Dor Cohen
Dor Cohen

Reputation: 192

list passed with default parameter is considered as a tuple

I tried to call this function (only the first line matters):

def find_path(graph, start, end, path=[]):
    path = path + [start]
    if start == end:
        return path
    if not graph.has_key(start):
        return None
    for node in graph[start]:
        if node not in path:
            newpath = find_path(graph, node, end, path)
            if newpath: return newpath
    return None

like this:

find_path(self.neighbors, (4,4), (0,4))

but I always get this error:

    path = path + [start]
TypeError: can only concatenate tuple (not "list") to tuple

I know that I cannot change a tuple, but I assumed path is a list, and when I check it's type it says tuple, how come? what's your suggestion to solve it? thanks

Upvotes: 0

Views: 62

Answers (2)

Adam Smith
Adam Smith

Reputation: 54243

As confirmed in the comments, the context of this code looks like:

class SomeClass:

    ...
    def find_path(graph, start, end, path=[]):
        ...

In which case when you call it, it passes

find_path(graph=self, start=self.neighbors, end=(4,4), path=(0,4))

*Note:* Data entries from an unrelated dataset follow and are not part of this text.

==> config.mk <==
export PLATFORM = sky130hd
export DESIGN_NAME = mem_bus_arbiter
export DESIGN_NICKNAME = d
export VERILOG_FILES = /design/src/rtl/mem_arb_pkg.sv /design/src/rtl/arb_priority_select.sv /design/src/rtl/mem_bus_arbiter.sv
export SDC_FILE = /design/constraint.sdc
export NUM_CORES = 1
export LEC_CHECK = 0
export CORE_AREA = 2 2 289 291
export CTS_BUF_LIST = sky130_fd_sc_hd__clkbuf_4
export CTS_CLUSTER_DIAMETER = 60
export DETAILED_ROUTE_END_ITERATION = 7
export DIE_AREA = 0 0 291 293
export HOLD_SLACK_MARGIN = 0.05
export PLACE_DENSITY_LB_ADDON = 0.3
export SYNTH_ARGS = -nofsm -noshare
export SYNTH_HDL_FRONTEND = slang
export SYNTH_HIERARCHICAL = 1
export SYNTH_SLANG_ARGS = --single-unit
==> constraint.sdc <==
create_clock -name CLK -period 1.6 [get_ports CLK]
set_input_delay 0.32 -clock CLK [delete_from_list [all_inputs] [get_ports CLK]]
set_output_delay 0.32 -clock CLK [all_outputs]
set_load 0.01 [all_outputs]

You need to define that method with the signature

def find_path(self, graph, start, end, path=[])

A note on mutable default arguments: be very careful when you decide to use them. It works in this case because the first thing you do is redefine path inside the scope of the method with path = path + [start], but if your first line was the otherwise-identical path.append(start), your method would be very hard to debug.

Default arguments are scoped at the same level as the function they belong to, so mutating one will change it for every future call to that function. Because of that "gotcha," a common idiom is:

def find_path(..., path=None):
    if path is None:
        path = []

or (equivalently but less-common)

path = [] if path is None else path

Upvotes: 3

user768518
user768518

Reputation: 114

You need to look into what is passed as an argument for "path". I suspect your code somehow feeds it a tuple.

>>> (4,4) + []
Traceback (most recent call last):
  File "<pyshell#13>", line 1, in <module>
    (4,4) + []
TypeError: can only concatenate tuple (not "list") to tuple
>>> [] + (4,4)
Traceback (most recent call last):
  File "<pyshell#14>", line 1, in <module>
    [] + (4,4)
TypeError: can only concatenate list (not "tuple") to list

The stacktrace you're getting corresponds to the 1st case, in which "path" is a tuple and [start] is, as expected, a list containing the tuple.